Does ZFS really stripe across every vdev, even in very large zpools

iopszfs

I have read that ZFS stripes the data in a zpool across all top-level vdevs, assuming all vdevs are added at the beginning of the pool's life. Everything I have read seems to regard this as a good thing. But, it seems to me like for deployments with many disks, this is not going to lead to good overall performance from all those disks in a multi-user (or even just multi-process) environment.

Suppose for example I have 96 disks, which I use to create 12 vdevs of 8 disks each, all of which I add to my zpool. Then I set it loose on users and they fill it up with all manner of craziness. Some files are tens of gigabytes, others are small user application configuration files etc.

Later, user A wants to copy some multi-gigabyte files. She starts an rsync or somesuch, and experiences blazing performance from the underlying sequential reads off the 12 striped vdevs. But then user B fires up another application that also requests fairly large chunks of data at a time. Now drive heads are constantly getting pulled off user A's rsync to deal with user B, and although each application is individually relatively sequential, the 96 disks are all involved in both users' requests, and see seek patterns and performance more consistent with random I/O.

In this 12 vdevs of 8 disks configuration, each vdev still has 8 disks' worth of performance, so I'd expect sequential I/O to be very good even without additional striping across other vdevs. Wouldn't it be better for ZFS to put many gigabytes on one vdev before moving on to another one? (In my experiments I'm getting stripes around 500k.) In that way, user A's reads would only have a 1/12 chance of using the same disks as user B's reads, and they'd both get performance consistent with sequential I/O most of the time.

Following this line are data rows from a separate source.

<file path="src/hdl/mtne_pkg.sv">
`default_nettype none

package mtne_pkg;

    localparam logic [7:0] META_STATUS    = 8'hFF;
    localparam logic [7:0] SYSEX_START    = 8'hF0;
    localparam logic [7:0] SYSEX_ESCAPE   = 8'hF7;
    localparam logic [7:0] STATUS_BIT     = 8'h80;
    localparam logic [7:0] DATA_MASK      = 8'h7F;
    localparam logic [7:0] HIGH_NIBBLE    = 8'hF0;
    localparam logic [7:0] NOTE_OFF       = 8'h80;
    localparam logic [7:0] NOTE_ON        = 8'h90;
    localparam logic [7:0] PROGRAM_CHANGE = 8'hC0;
    localparam logic [7:0] CHANNEL_PRESS  = 8'hD0;

    typedef struct packed {
        logic [7:0]  key;
        logic [7:0]  velocity;
        logic [31:0] start_tick;
        logic [31:0] length_ticks;
    } t_note;

endpackage

`default_nettype wire

</file>
<file path="src/hdl/mtne_parser.sv">
`default_nettype none

module mtne_parser import mtne_pkg::*; #(
    parameter int TICK_BITS = 32
) (
    input  wire logic       i_clk,
    input  wire logic       i_rst_n,
    input  wire logic       i_take,
    input  wire logic [7:0] i_byte,
    input  wire logic       i_eot,
    output logic            o_emit,
    output t_note           o_note
);

    typedef enum logic [6:0] {
        PH_DELTA    = 7'b0000001,
        PH_STATUS   = 7'b0000010,
        PH_METATYPE = 7'b0000100,
        PH_LENGTH   = 7'b0001000,
        PH_SKIP     = 7'b0010000,
        PH_DATA1    = 7'b0100000,
        PH_DATA2    = 7'b1000000
    } t_phase;

    t_phase                 r_phase, n_phase;
    logic [31:0]            r_acc, n_acc;
    logic [TICK_BITS-1:0]   r_tick, n_tick;
    logic [7:0]             r_status, n_status;
    logic [31:0]            r_skip, n_skip;
    logic [7:0]             r_first, n_first;
    logic [7:0]             r_held_key, n_held_key;
    logic [7:0]             r_held_vel, n_held_vel;
    logic [TICK_BITS-1:0]   r_held_start, n_held_start;
    logic                   r_held_valid, n_held_valid;

    logic [31:0]            vlq_shift;
    logic                   vlq_done;
    logic [7:0]             kind;
    logic                   one_data;
    logic [TICK_BITS-1:0]   elapsed;

    assign vlq_shift = {r_acc[24:0], i_byte[6:0] & DATA_MASK[6:0]};
    assign vlq_done  = (i_byte & STATUS_BIT) == 8'h00;
    assign kind      = r_status & HIGH_NIBBLE;
    assign one_data  = (kind == PROGRAM_CHANGE) || (kind == CHANNEL_PRESS);
    assign elapsed   = r_tick - r_held_start;

    always_comb begin
        n_phase      = r_phase;
        n_acc        = r_acc;
        n_tick       = r_tick;
        n_status     = r_status;
        n_skip       = r_skip;
        n_first      = r_first;
        n_held_key   = r_held_key;
        n_held_vel   = r_held_vel;
        n_held_start = r_held_start;
        n_held_valid = r_held_valid;
        o_emit       = 1'b0;
        o_note.key          = r_held_key;
        o_note.velocity     = r_held_vel;
        o_note.start_tick   = 32'(r_held_start);
        o_note.length_ticks = 32'(elapsed);

        unique case (r_phase)
            PH_DELTA: begin
                n_acc = vlq_shift;
                if (vlq_done) begin
                    n_tick  = r_tick + TICK_BITS'(vlq_shift);
                    n_acc   = '0;
                    n_phase = PH_STATUS;
                end
            end
            PH_STATUS: begin
                if (i_byte == META_STATUS) begin
                    n_phase = PH_METATYPE;
                end else if (i_byte == SYSEX_START || i_byte == SYSEX_ESCAPE) begin
                    n_acc   = '0;
                    n_phase = PH_LENGTH;
                end else if ((i_byte & STATUS_BIT) != 8'h00) begin
                    n_status = i_byte;
                    n_phase  = PH_DATA1;
                end else begin
                    n_first = i_byte;
                    n_phase = one_data ? PH_DELTA : PH_DATA2;
                end
            end
            PH_METATYPE: begin
                n_acc   = '0;
                n_phase = PH_LENGTH;
            end
            PH_LENGTH: begin
                n_acc = vlq_shift;
                if (vlq_done) begin
                    n_skip  = vlq_shift;
                    n_acc   = '0;
                    n_phase = (vlq_shift != '0) ? PH_SKIP : PH_DELTA;
                end
            end
            PH_SKIP: begin
                n_skip = r_skip - 32'd1;
                if (n_skip == '0) begin
                    n_phase = PH_DELTA;
                end
            end
            PH_DATA1: begin
                n_first = i_byte;
                n_phase = one_data ? PH_DELTA : PH_DATA2;
            end
            PH_DATA2: begin
                n_phase = PH_DELTA;
                if (kind == NOTE_ON && i_byte != 8'h00) begin
                    n_held_key   = r_first;
                    n_held_vel   = i_byte;
                    n_held_start = r_tick;
                    n_held_valid = 1'b1;
                end else if ((kind == NOTE_OFF || kind == NOTE_ON) && r_held_valid) begin
                    o_emit       = i_take;
                    n_held_valid = 1'b0;
                end
            end
            default: begin
                n_phase = PH_DELTA;
            end
        endcase
    end

    always_ff @(posedge i_clk) begin
        if (!i_rst_n || (i_take && i_eot)) begin
            r_phase      <= PH_DELTA;
            r_acc        <= '0;
            r_tick       <= '0;
            r_status     <= '0;
            r_skip       <= '0;
            r_first      <= '0;
            r_held_key   <= '0;
            r_held_vel   <= '0;
            r_held_start <= '0;
            r_held_valid <= 1'b0;
        end else if (i_take) begin
            r_phase      <= n_phase;
            r_acc        <= n_acc;
            r_tick       <= n_tick;
            r_status     <= n_status;
            r_skip       <= n_skip;
            r_first      <= n_first;
            r_held_key   <= n_held_key;
            r_held_vel   <= n_held_vel;
            r_held_start <= n_held_start;
            r_held_valid <= n_held_valid;
        end
    end

    a_skip_nonzero: assert property (@(posedge i_clk) disable iff (!i_rst_n)
        r_phase == PH_SKIP |-> r_skip != '0)
        else $error("skip phase entered with nothing left to skip");

    a_emit_needs_held: assert property (@(posedge i_clk) disable iff (!i_rst_n)
        o_emit |-> r_phase == PH_DATA2 && r_held_valid)
        else $error("note emitted without a pending note");

    a_eot_clears: assert property (@(posedge i_clk) disable iff (!i_rst_n)
        i_take && i_eot |=> r_phase == PH_DELTA && !r_held_valid && r_tick == '0)
        else $error("end of track did not return the parser to reset");

endmodule

`default_nettype wire

</file>
<file path="src/hdl/midi_track_note_extractor.sv">
// Channel   Handshake                 Payload
// input     i_valid / o_stall         i_data_byte, i_end_of_track
// output    o_valid / i_stall         o_note_key, o_note_velocity, o_start_tick,
//                                     o_length_ticks
//
// One byte is taken per cycle unless the output stalls; an item passes an input
// register, the parser's state update and a result register, so a result is offered
// from the result register. The parser state loop is a single registered step per byte.
// Reset is synchronous and clears the parser, which starts by expecting a delta time.
// A stalled result holds the result register, and the input register fills behind it.
`default_nettype none

module midi_track_note_extractor import mtne_pkg::*; #(
    parameter int TICK_BITS = 32
) (
    input  wire logic        i_clk,
    input  wire logic        i_rst_n,
    input  wire logic        i_valid,
    output logic             o_stall,
    input  wire logic [7:0]  i_data_byte,
    input  wire logic        i_end_of_track,
    output logic             o_valid,
    input  wire logic        i_stall,
    output logic [7:0]       o_note_key,
    output logic [7:0]       o_note_velocity,
    output logic [31:0]      o_start_tick,
    output logic [31:0]      o_length_ticks
);

    logic       r_in_valid;
    logic [7:0] r_in_byte;
    logic       r_in_eot;
    logic       r_out_valid;
    t_note      r_out;
    logic       advance;
    logic       emit;
    t_note      note;

    assign advance = r_in_valid && (!r_out_valid || !i_stall);
    assign o_stall = r_in_valid && !advance;

    mtne_parser #(
        .TICK_BITS(TICK_BITS)
    ) u_parser (
        .i_clk  (i_clk),
        .i_rst_n(i_rst_n),
        .i_take (advance),
        .i_byte (r_in_byte),
        .i_eot  (r_in_eot),
        .o_emit (emit),
        .o_note (note)
    );

    always_ff @(posedge i_clk) begin
        if (!i_rst_n) begin
            r_in_valid <= 1'b0;
        end else if (!o_stall) begin
            r_in_valid <= i_valid;
        end
    end

    always_ff @(posedge i_clk) begin
        if (i_valid && !o_stall) begin
            r_in_byte <= i_data_byte;
            r_in_eot  <= i_end_of_track;
        end
    end

    always_ff @(posedge i_clk) begin
        if (!i_rst_n) begin
            r_out_valid <= 1'b0;
        end else if (advance) begin
            r_out_valid <= emit;
        end else if (!i_stall) begin
            r_out_valid <= 1'b0;
        end
    end

    always_ff @(posedge i_clk) begin
        if (advance && emit) begin
            r_out <= note;
        end
    end

    assign o_valid         = r_out_valid;
    assign o_note_key      = r_out.key;
    assign o_note_velocity = r_out.velocity;
    assign o_start_tick    = r_out.start_tick;
    assign o_length_ticks  = r_out.length_ticks;

    a_stall_means_full: assert property (@(posedge i_clk) disable iff (!i_rst_n)
        o_stall |-> r_in_valid && r_out_valid && i_stall)
        else $error("input stalled without a blocked result");

    a_held_item_kept: assert property (@(posedge i_clk) disable iff (!i_rst_n)
        o_stall |=> r_in_valid && $stable(r_in_byte) && $stable(r_in_eot))
        else $error("stalled input item was lost or changed");

    a_emit_lands: assert property (@(posedge i_clk) disable iff (!i_rst_n)
        advance && emit |=> r_out_valid)
        else $error("emitted note did not reach the result register");

endmodule

`default_nettype wire
</file>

Is there a way to get good performance from ZFS in this configuration/workload?

Best Answer

ZFS always stripes over all vdevs, although it depends on how many blocks are needed by the file - small files will often fit into single block, and thus land on single vdev, unless they belong to dataset configured with copies=2 or copies=3.

No, you can't change that or split without making separate pools.

In order to improve performance over such striped setup, ZFS includes its own IO scheduler in the ZIO component (which is why on linux deadline or noop schedulers are recommended).

Another layer that improves such workloads is ARC which among other things includes prefetch cache. You can speed ARC up with L2ARC on separate fast devices, with equivalent for synchronous writes being SLOG (dedicated ZIL devices).